I am thinking about such design:
having a list of executable files authorized to access some specific files(I only prevent access to some sensitive data and do not plan to operate on all files), I want my filter to guarantee the executable list integrity and prevent any unauthorized access of other executables.
I plan to prevent any write, rename, delete of authorized executable list, protecting their integrity.
Then in pre create I want to check if the path of IO initiator is the authorized list or not.
Do you consider this applicable?
If you want to restrict control communication with your filter to just a
particular service you can use a service SID.
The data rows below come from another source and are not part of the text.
**src/blob_sort_consts.svh**
```systemverilog
`ifndef BLOB_SORT_CONSTS_SVH
`define BLOB_SORT_CONSTS_SVH

// main memory bus, read only
`define BS_ADDR_W 18
`define BS_DATA_W 32

`define BS_KEY_W 16 // size, or x and y centroid
`define BS_PTR_W 18 // word address of a record

// blob records as left by the extractor
`define BS_BLOB_BASE 200000
`define BS_RECORD_WORDS 3

// rank table layout: entry = rank * slots + slot - 1
`define BS_NUM_SLOTS 6
`define BS_NUM_RANKS 3
`define BS_TABLE_DEPTH 18
`define BS_TABLE_ADDR_W 5

// pointer returned for an entry that holds no blob
`define BS_EMPTY_PTR {`BS_PTR_W{1'b1}}

`define BS_COUNT_W 16

`endif

```
**src/blob_sort_pkg.sv**
```systemverilog
`default_nettype none

`include "blob_sort_consts.svh"

package blob_sort_pkg;

	// ranking criterion, picked by the 2-bit mode input
	typedef enum logic [1:0] {
		size_biggest  = 2'd0,
		size_smallest = 2'd1,
		y_highest     = 2'd2,
		y_lowest      = 2'd3
	} sort_mode_t;

	// one key word, read as a size in the size modes
	// and as a centroid pair in the y modes
	typedef union packed {
		logic [`BS_KEY_W-1:0] size;
		struct packed {
			logic [7:0] x; // high byte
			logic [7:0] y;
		} cen;
	} blob_key_t;

endpackage

`default_nettype wire

```
**src/blob_fetch.sv**
```systemverilog
`default_nettype none

`include "blob_sort_consts.svh"

module blob_fetch (
	input wire clk,
	input wire reset,
	input wire enable,
	input wire blob_sort_pkg::sort_mode_t mode,
	input wire [`BS_COUNT_W-1:0] blob_count,
	output logic [`BS_ADDR_W-1:0] mem_addr,
	input wire [`BS_DATA_W-1:0] mem_rdata,
	input wire busy,
	output logic blob_strobe,
	output blob_sort_pkg::blob_key_t new_key,
	output logic [2:0] new_slot,
	output logic [`BS_PTR_W-1:0] new_ptr,
	output logic [4:0] valid_count,
	output logic done
);
	import blob_sort_pkg::*;

	localparam logic [2:0] st_idle = 3'd0;
	localparam logic [2:0] st_wait = 3'd1; // ranker busy, hold off
	localparam logic [2:0] st_addr = 3'd2;
	localparam logic [2:0] st_word0 = 3'd3;
	localparam logic [2:0] st_word1 = 3'd4;
	localparam logic [2:0] st_done = 3'd5;

	logic [2:0] state;
	logic [`BS_COUNT_W-1:0] rec_idx; // records finished so far
	logic [`BS_ADDR_W-1:0] rec_addr; // word 0 of the current record
	logic [7:0] slot_byte;
	logic slot_ok;
	logic last_rec;

	assign slot_byte = mem_rdata[7:0];
	assign slot_ok = (slot_byte != 8'd0) && (slot_byte <= 8'(`BS_NUM_SLOTS));
	assign last_rec = (rec_idx + 1'b1) == blob_count;

	// memory answers one cycle later, so word 1 is addressed while word 0 comes back
	assign mem_addr = (state == st_word0) ? rec_addr + 1'b1 : rec_addr;

	assign blob_strobe = enable && (state == st_word1);
	assign new_ptr = rec_addr;
	assign done = enable && (state == st_done);

	always_comb begin
		new_key = '0;
		if (mode == size_biggest || mode == size_smallest) begin
			new_key.size = mem_rdata[15:0];
		end else begin
			new_key.cen.x = mem_rdata[31:24];
			new_key.cen.y = mem_rdata[23:16];
		end
	end

	always_ff @(posedge clk) begin
		if (reset || !enable) begin
			state <= st_idle;
			rec_idx <= '0;
			rec_addr <= `BS_ADDR_W'(`BS_BLOB_BASE);
			valid_count <= '0;
		end else begin
			case (state)
				st_idle: state <= st_wait; // busy shows up next cycle
				st_wait: begin
					if (!busy) begin
						state <= (rec_idx == blob_count) ? st_done : st_addr;
					end
				end
				st_addr: state <= st_word0;
				st_word0: begin
					if (slot_ok) begin
						if (valid_count != 5'd31) begin
							valid_count <= valid_count + 1'b1;
						end
						state <= st_word1;
					end else begin
						// rejected record, ranker is idle so go straight on
						rec_idx <= rec_idx + 1'b1;
						rec_addr <= rec_addr + `BS_ADDR_W'(`BS_RECORD_WORDS);
						state <= last_rec ? st_done : st_addr;
					end
				end
				st_word1: begin
					rec_idx <= rec_idx + 1'b1;
					rec_addr <= rec_addr + `BS_ADDR_W'(`BS_RECORD_WORDS);
					state <= st_wait;
				end
				st_done: state <= st_done; // held until enable drops
				default: state <= st_idle;
			endcase
		end
	end

	always_ff @(posedge clk) begin
		if (state == st_word0) begin
			new_slot <= slot_byte[2:0];
		end
	end

endmodule

`default_nettype wire

```
**src/blob_sort_top.sv**
```systemverilog
`default_nettype none

`include "blob_sort_consts.svh"

module blob_sort_top (
	input wire clk,
	input wire reset,
	input wire enable,
	input wire blob_sort_pkg::sort_mode_t mode,
	input wire [`BS_COUNT_W-1:0] blob_count,
	output logic [`BS_ADDR_W-1:0] mem_addr,
	input wire [`BS_DATA_W-1:0] mem_rdata,
	input wire [`BS_TABLE_ADDR_W-1:0] ptr_rd_addr,
	output logic [`BS_PTR_W-1:0] ptr_rd_data,
	output logic [4:0] valid_count,
	output logic done
);
	import blob_sort_pkg::*;

	// fetch to ranker
	logic busy;
	logic blob_strobe;
	blob_key_t new_key;
	logic [2:0] new_slot;
	logic [`BS_PTR_W-1:0] new_ptr;

	// ranker to table
	logic [`BS_TABLE_ADDR_W-1:0] tab_addr;
	logic tab_we;
	blob_key_t tab_wkey;
	logic tab_wvalid;
	logic [`BS_PTR_W-1:0] tab_wptr;
	blob_key_t tab_rkey;
	logic tab_rvalid;
	logic [`BS_PTR_W-1:0] tab_rptr;

	blob_fetch i_fetch (
		.clk(clk),
		.reset(reset),
		.enable(enable),
		.mode(mode),
		.blob_count(blob_count),
		.mem_addr(mem_addr),
		.mem_rdata(mem_rdata),
		.busy(busy),
		.blob_strobe(blob_strobe),
		.new_key(new_key),
		.new_slot(new_slot),
		.new_ptr(new_ptr),
		.valid_count(valid_count),
		.done(done)
	);

	rank_insert i_insert (
		.clk(clk),
		.reset(reset),
		.enable(enable),
		.mode(mode),
		.blob_strobe(blob_strobe),
		.new_key(new_key),
		.new_slot(new_slot),
		.new_ptr(new_ptr),
		.busy(busy),
		.tab_addr(tab_addr),
		.tab_we(tab_we),
		.tab_wkey(tab_wkey),
		.tab_wvalid(tab_wvalid),
		.tab_wptr(tab_wptr),
		.tab_rkey(tab_rkey),
		.tab_rvalid(tab_rvalid),
		.tab_rptr(tab_rptr)
	);

	rank_table i_table (
		.clk(clk),
		.tab_addr(tab_addr),
		.tab_we(tab_we),
		.tab_wkey(tab_wkey),
		.tab_wvalid(tab_wvalid),
		.tab_wptr(tab_wptr),
		.tab_rkey(tab_rkey),
		.tab_rvalid(tab_rvalid),
		.tab_rptr(tab_rptr),
		.ptr_rd_addr(ptr_rd_addr),
		.ptr_rd_data(ptr_rd_data)
	);

endmodule

`default_nettype wire

```
**src/rank_insert.sv**
```systemverilog
`default_nettype none

`include "blob_sort_consts.svh"

module rank_insert (
	input wire clk,
	input wire reset,
	input wire enable,
	input wire blob_sort_pkg::sort_mode_t mode,
	input wire blob_strobe,
	input wire blob_sort_pkg::blob_key_t new_key,
	input wire [2:0] new_slot,
	input wire [`BS_PTR_W-1:0] new_ptr,
	output logic busy,
	output logic [`BS_TABLE_ADDR_W-1:0] tab_addr,
	output logic tab_we,
	output blob_sort_pkg::blob_key_t tab_wkey,
	output logic tab_wvalid,
	output logic [`BS_PTR_W-1:0] tab_wptr,
	input wire blob_sort_pkg::blob_key_t tab_rkey,
	input wire tab_rvalid,
	input wire [`BS_PTR_W-1:0] tab_rptr
);
	import blob_sort_pkg::*;

	localparam logic [2:0] st_idle = 3'd0;
	localparam logic [2:0] st_clear = 3'd1;
	localparam logic [2:0] st_ready = 3'd2;
	localparam logic [2:0] st_look = 3'd3; // address a rank of the slot
	localparam logic [2:0] st_cmp = 3'd4;
	localparam logic [2:0] st_shift_rd = 3'd5;
	localparam logic [2:0] st_shift_wr = 3'd6;
	localparam logic [2:0] st_write = 3'd7;

	localparam logic [1:0] last_rank = 2'(`BS_NUM_RANKS - 1);
	localparam logic [`BS_TABLE_ADDR_W-1:0] last_entry = `BS_TABLE_ADDR_W'(`BS_TABLE_DEPTH - 1);

	logic [2:0] state;
	logic [`BS_TABLE_ADDR_W-1:0] clr_cnt;
	logic [1:0] rank; // rank under test, later the shift destination
	logic [1:0] rank_up;
	logic [1:0] win_rank;
	blob_key_t key_q;
	logic [2:0] slot_q;
	logic [`BS_PTR_W-1:0] ptr_q;
	logic beats;
	logic new_wins;

	function automatic logic [`BS_TABLE_ADDR_W-1:0] entry_addr(input logic [1:0] r,
			input logic [2:0] s);
		entry_addr = `BS_TABLE_ADDR_W'(r) * `BS_TABLE_ADDR_W'(`BS_NUM_SLOTS)
			+ `BS_TABLE_ADDR_W'(s) - 1'b1;
	endfunction

	assign rank_up = rank - 2'd1;
	assign busy = (state != st_idle) && (state != st_ready);

	// strict compare, so an equal key stays below the stored one
	always_comb begin
		case (mode)
			size_biggest: beats = key_q.size > tab_rkey.size;
			size_smallest: beats = key_q.size < tab_rkey.size;
			y_highest: beats = key_q.cen.y > tab_rkey.cen.y;
			default: beats = key_q.cen.y < tab_rkey.cen.y;
		endcase
		new_wins = !tab_rvalid || beats; // an empty rank is always taken
	end

	always_comb begin
		tab_addr = entry_addr(rank, slot_q);
		tab_we = 1'b0;
		tab_wkey = key_q;
		tab_wvalid = 1'b1;
		tab_wptr = ptr_q;
		case (state)
			st_clear: begin
				tab_addr = clr_cnt;
				tab_we = 1'b1;
				tab_wkey = '0;
				tab_wvalid = 1'b0;
				tab_wptr = `BS_EMPTY_PTR;
			end
			st_shift_rd: tab_addr = entry_addr(rank_up, slot_q);
			st_shift_wr: begin
				// entry read last cycle moves one rank down
				tab_we = 1'b1;
				tab_wkey = tab_rkey;
				tab_wvalid = tab_rvalid;
				tab_wptr = tab_rptr;
			end
			st_write: begin
				tab_addr = entry_addr(win_rank, slot_q);
				tab_we = 1'b1;
			end
			default: ;
		endcase
	end

	always_ff @(posedge clk) begin
		if (reset || !enable) begin
			state <= st_idle;
			clr_cnt <= '0;
			rank <= '0;
		end else begin
			case (state)
				st_idle: begin
					clr_cnt <= '0;
					state <= st_clear;
				end
				st_clear: begin
					clr_cnt <= clr_cnt + 1'b1;
					if (clr_cnt == last_entry) begin
						state <= st_ready;
					end
				end
				st_ready: begin
					if (blob_strobe) begin
						rank <= '0;
						state <= st_look;
					end
				end
				st_look: state <= st_cmp;
				st_cmp: begin
					if (new_wins) begin
						if (rank == last_rank) begin
							state <= st_write; // nothing below to shift
						end else begin
							rank <= last_rank;
							state <= st_shift_rd;
						end
					end else if (rank == last_rank) begin
						state <= st_ready; // lost everywhere, table unchanged
					end else begin
						rank <= rank + 1'b1;
						state <= st_look;
					end
				end
				st_shift_rd: state <= st_shift_wr;
				st_shift_wr: begin
					if (rank_up == win_rank) begin
						state <= st_write;
					end else begin
						rank <= rank_up;
						state <= st_shift_rd;
					end
				end
				st_write: state <= st_ready;
				default: state <= st_idle;
			endcase
		end
	end

	always_ff @(posedge clk) begin
		if (state == st_ready && blob_strobe) begin
			key_q <= new_key;
			slot_q <= new_slot;
			ptr_q <= new_ptr;
		end
		if (state == st_cmp && new_wins) begin
			win_rank <= rank;
		end
	end

endmodule

`default_nettype wire

```
**src/rank_table.sv**
```systemverilog
`default_nettype none

`include "blob_sort_consts.svh"

module rank_table (
	input wire clk,
	input wire [`BS_TABLE_ADDR_W-1:0] tab_addr,
	input wire tab_we,
	input wire blob_sort_pkg::blob_key_t tab_wkey,
	input wire tab_wvalid,
	input wire [`BS_PTR_W-1:0] tab_wptr,
	output blob_sort_pkg::blob_key_t tab_rkey,
	output logic tab_rvalid,
	output logic [`BS_PTR_W-1:0] tab_rptr,
	input wire [`BS_TABLE_ADDR_W-1:0] ptr_rd_addr,
	output logic [`BS_PTR_W-1:0] ptr_rd_data
);
	localparam int entry_w = `BS_KEY_W + 1 + `BS_PTR_W;

	logic [entry_w-1:0] mem [`BS_TABLE_DEPTH]; // {key, valid, ptr}
	logic [entry_w-1:0] entry_b;
	logic in_range_b;

	// port a, read before write
	always_ff @(posedge clk) begin
		if (tab_we) begin
			mem[tab_addr] <= {tab_wkey, tab_wvalid, tab_wptr};
		end
		{tab_rkey, tab_rvalid, tab_rptr} <= mem[tab_addr];
	end

	assign entry_b = mem[ptr_rd_addr];
	assign in_range_b = ptr_rd_addr < `BS_TABLE_ADDR_W'(`BS_TABLE_DEPTH);

	// port b, pointers only
	always_ff @(posedge clk) begin
		if (in_range_b && entry_b[`BS_PTR_W]) begin
			ptr_rd_data <= entry_b[`BS_PTR_W-1:0];
		end else begin
			ptr_rd_data <= `BS_EMPTY_PTR; // empty or past the last entry
		end
	end

endmodule

`default_nettype wire

```
**config.mk**
```make
export PLATFORM = sky130hd
export DESIGN_NAME = blob_sort_top
export DESIGN_NICKNAME = d
export VERILOG_FILES = /design/src/blob_sort_pkg.sv /design/src/blob_fetch.sv /design/src/blob_sort_top.sv /design/src/rank_insert.sv /design/src/rank_table.sv
export VERILOG_INCLUDE_DIRS = /design/src
export SDC_FILE = /design/constraint.sdc
export NUM_CORES = 1
export LEC_CHECK = 0
export BUFFER_PORTS_ARGS = -buffer_cell sky130_fd_sc_hd__buf_2
export CAP_MARGIN = 20
export CORE_MARGIN = 5
export CORE_UTILIZATION = 46
export CTS_CLUSTER_DIAMETER = 40
export DETAILED_ROUTE_END_ITERATION = 8
export PLACE_DENSITY_LB_ADDON = 0.25
export SLEW_MARGIN = 10
export SYNTH_ARGS = -nofsm -noshare
export SYNTH_HDL_FRONTEND = slang
export SYNTH_SLANG_ARGS = --single-unit
```
**constraint.sdc**
```tcl
create_clock -name clk -period 12.3 [get_ports clk]
set_input_delay 0 -clock clk [delete_from_list [all_inputs] [get_ports clk]]
set_output_delay 0 -clock clk [all_outputs]
set_load 0.05 [all_outputs]
```
==> results.ini, run 1 <==
[yosys]
synth.distinct_cells = 74
syn-num-nets = 2614
synth_warnings = 0
syn_area_mm2 = 0.0350
syn_inst = 2516
ys_ff_latch = 777
yosys.cell_count.top_type = edfxtp_1
syn_area_per_cell_um2 = 13.9
yosysTopAreaCell = edfxtp_1
ys_top_cells_by_area = edfxtp_1 (58%), mux2i_1 (8.5%), mux4_2 (6.1%)
dominantRegCellSynth = edfxtp_1
synth_edf_count = 672
async_reset_ff_share_pct = 0
ys_seq_area_share_pct = 63.7
synth_common_cells = edfxtp_1 (672), nand2_1 (424), mux2i_1 (297), dfxtp_1 (105), mux4_2 (95)
yosysTopAreaCellShare_pct = 57.7

[cts]
cts-resized-gates = 0
root_buffer = clkbuf_16
clk_pin_slew_worst_paths_ns = 0.05
post_cts_buffers = 0
h-tree-depth = 3
clk_latency_ns = 0.65
cts_tree = done
cts_made_buffers = 108
cts_sinks = 777
clock_path_buffers = 3

[timing]
fin_crit_sh_pct = 39.8
drv_slew = 0
fin_hold_ws_ns = 0.0533
period_needed_ns = 4.90
rsz0062_at_grt = false
finalClockSkew_ns = 0.0270
maxSlewHeadroom_pct = 24.1
tightest_slew_ns = 1.14
fmax_mhz = 204
worst_slack_ns = 7.40
finalSetupViolCount = 0
tns_ns = 0
hold_viol_final = 0

[cells_and_area]
antenna_cells = 0
register_area_mm2 = 0.0223
drive_gt1_share_pct = 18.2
area_growth_pct = 16.7
multiInputGateArea_mm2 = 0.0119
fillers = 6091
final_cells = 3748
fin_util_pct = 53.9
fin_nets = 2774

[floorplan]
die-area_mm2 = 0.0816
die_w_um = 286
start_util_pct = 46.2
die_y_um = 286
core_area_mm2 = 0.0757
std_cell_rows = 101
pin_count = 100

[detailed_routing]
dr.first_iter.drc_count = 2105
drc = 0
final_antenna_net_count = 0
drt_first_pass_iters = 5
drt-wirelength-per-cell_um = 24.5
via_count = 22200
routed_wl_um = 91800
vias_per_cell = 5.92

[placed_design]
io_buffer_count = 99
dp_worst_setup_slack_ns = 7.45
placedCellCount = 3501
dp_hpwl_um = 55200
routabilityCongestion = 0.814

[run_status]
status = finished, final reports clean

[power]
p_switching_mw = 1.43
clock_power_share_pct = 48.9
p_int_mw = 4.99
p_seq_share_pct = 45.0
p_comb_share_pct = 6.1
p_leak_nw = 14.8
power_density_mw_per_mm2 = 157
ir_drop_uv = 123
p_sw_share_pct = 22.3

[setup_path]
r2r_setup_slack_ns = 7.40
critPathCaptureType = register
crit_fanout = 48
worstPathRequired_ns = 12.57
cp-start-kind = register
path_class = register to register
reg2reg_depth = 11
crit_arrival_ns = 5.17

[global_routing]
grt_max_degree = 149
overflow = 0
track_usage_pct = 22.3
grt_pass1_wl_um = 139000
grt_pass1_vias = 22700
antenna_found_initial = 0

[worst_hold_path]
hold_class = primary input to register
whs_path_depth = 6

[run]
maxCapViolCount = 0

## cell usage in the layout (no fill, tap or decap), types with 67 or more instances in the layout
master,Yosys,final
buf_2,49,97
nand2_1,424,423
mux4_2,95,95
mux2i_1,297,297
clkbuf_16,0,114
and3_1,78,78
nor2_1,69,67
a31oi_1,72,72
dfxtp_1,105,105
edfxtp_1,672,672
buf_4,16,69
## layer usage
metal	track usage, %	share of wire, %	vias up
li1	-	-	9951
met1	30.8	42	11200
met2	37.0	49	863
met3	3.93	7.3	130
met4	5.49	1.9	0
met5	0	0	-
## flip-flops by register name, summed over array words and instances (netlist names)
signal / flops
i_fetch.new_ptr: 18
i_fetch.new_slot: 3
i_fetch.rec_idx: 16
i_fetch.state: 3
i_fetch.valid_count: 5
i_insert.clr_cnt: 5
i_insert.key_q: 16
i_insert.ptr_q: 18
i_insert.rank: 2
i_insert.slot_q: 3
i_insert.state: 3
i_insert.win_rank: 2
i_table.mem: 630
i_table.ptr_rd_data: 18
i_table.tab_rkey: 16
i_table.tab_rptr: 18
i_table.tab_rvalid: 1
## layout make-up
| class | count | share of cell area [%] |
|---|---|---|
| sequential | 777 | 54.6 |
| timing repair buffer | 212 | 3.68 |
| multi-input combinational | 1534 | 29.2 |
| clock buffer | 133 | 7.26 |
| tap | 978 | 3.00 |
| clock inverter | 71 | 1.88 |
| inverter | 43 | 0.395 |
## worst max-delay path, stage by stage, from the launching register on
cell,delay [ns]
dfxtp_1,0.52
inv_1,0.16
ha_1,0.40
xnor2_1,0.17
xnor2_1,0.32
fa_1,0.45
mux2_1,0.34
o311ai_4,0.21
buf_4,0.78
nand3_1,0.36
nor3_2,0.24
buf_4,0.54
## power by group through the flow
| stage | clock [mW] | combinational [mW] | sequential (mW) |
|---|---|---|---|
| floorplan | 0 | 0.251 | 2.95 |
| global placement | 0 | 0.370 | 2.95 |
| detailed placement | 0 | 0.378 | 2.94 |
| CTS | 3.19 | 0.391 | 2.89 |
| global route | 3.31 | 0.419 | 2.89 |
| finish | 3.14 | 0.390 | 2.89 |
## path summary, 6_finish.rpt
path	start	endpoint
max	i_insert.rank[0]	i_table.mem[1][2]
min	blob_count[10]	i_fetch.state[0]
max reg2reg	i_insert.rank[0]	i_table.mem[1][2]
min reg2reg	i_fetch.new_slot[2]	i_insert.slot_q[2]
## through the flow
step           instance area (µm²)  total power, mW
2_1_floorplan                35000             3.20
3_3_place_gp                 36600             3.31
3_5_place_dp                 36600             3.32
4_1_cts                      40800             6.47
5_1_grt                      40800             6.62
6_report                     40800             6.42
## timing repair
item,CTS,global route
endpoints found under the setup margin,0,0
hold buffers,42,0
endpoints found under the hold margin,41,0
## cell families (layout without fill, tap and decap cells)
group / after synthesis / after routing / synth area share (%)
fa+ha+maj: 40 / 40 / 1.54
xor+xnor: 75 / 75 / 1.88
mux: 413 / 413 / 15.3
simple gates: 721 / 721 / 9.27
flops: 777 / 777 / 63.7
buf+inv: 205 / 459 / 2.70
compound gates: 285 / 285 / 5.59
Note: power is estimated with default switching activity, not from simulation.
Aside from that, if you want to restrict to certain applications this is as
good as you can get with a path based policy. The next step up is to
whitelist the applications based on some kind of hash (for example).
-scott
OSR
@OSRDrivers
wrote in message news:xxxxx@ntfsd…
I am thinking about such design:
having a list of executable files authorized to access some specific files(I
only prevent access to some sensitive data and do not plan to operate on all
files), I want my filter to guarantee the executable list integrity and
prevent any unauthorized access of other executables.
I plan to prevent any write, rename, delete of authorized executable list,
protecting their integrity.
Then in pre create I want to check if the path of IO initiator is the
authorized list or not.
Do you consider this applicable?
Thanks for the reply scott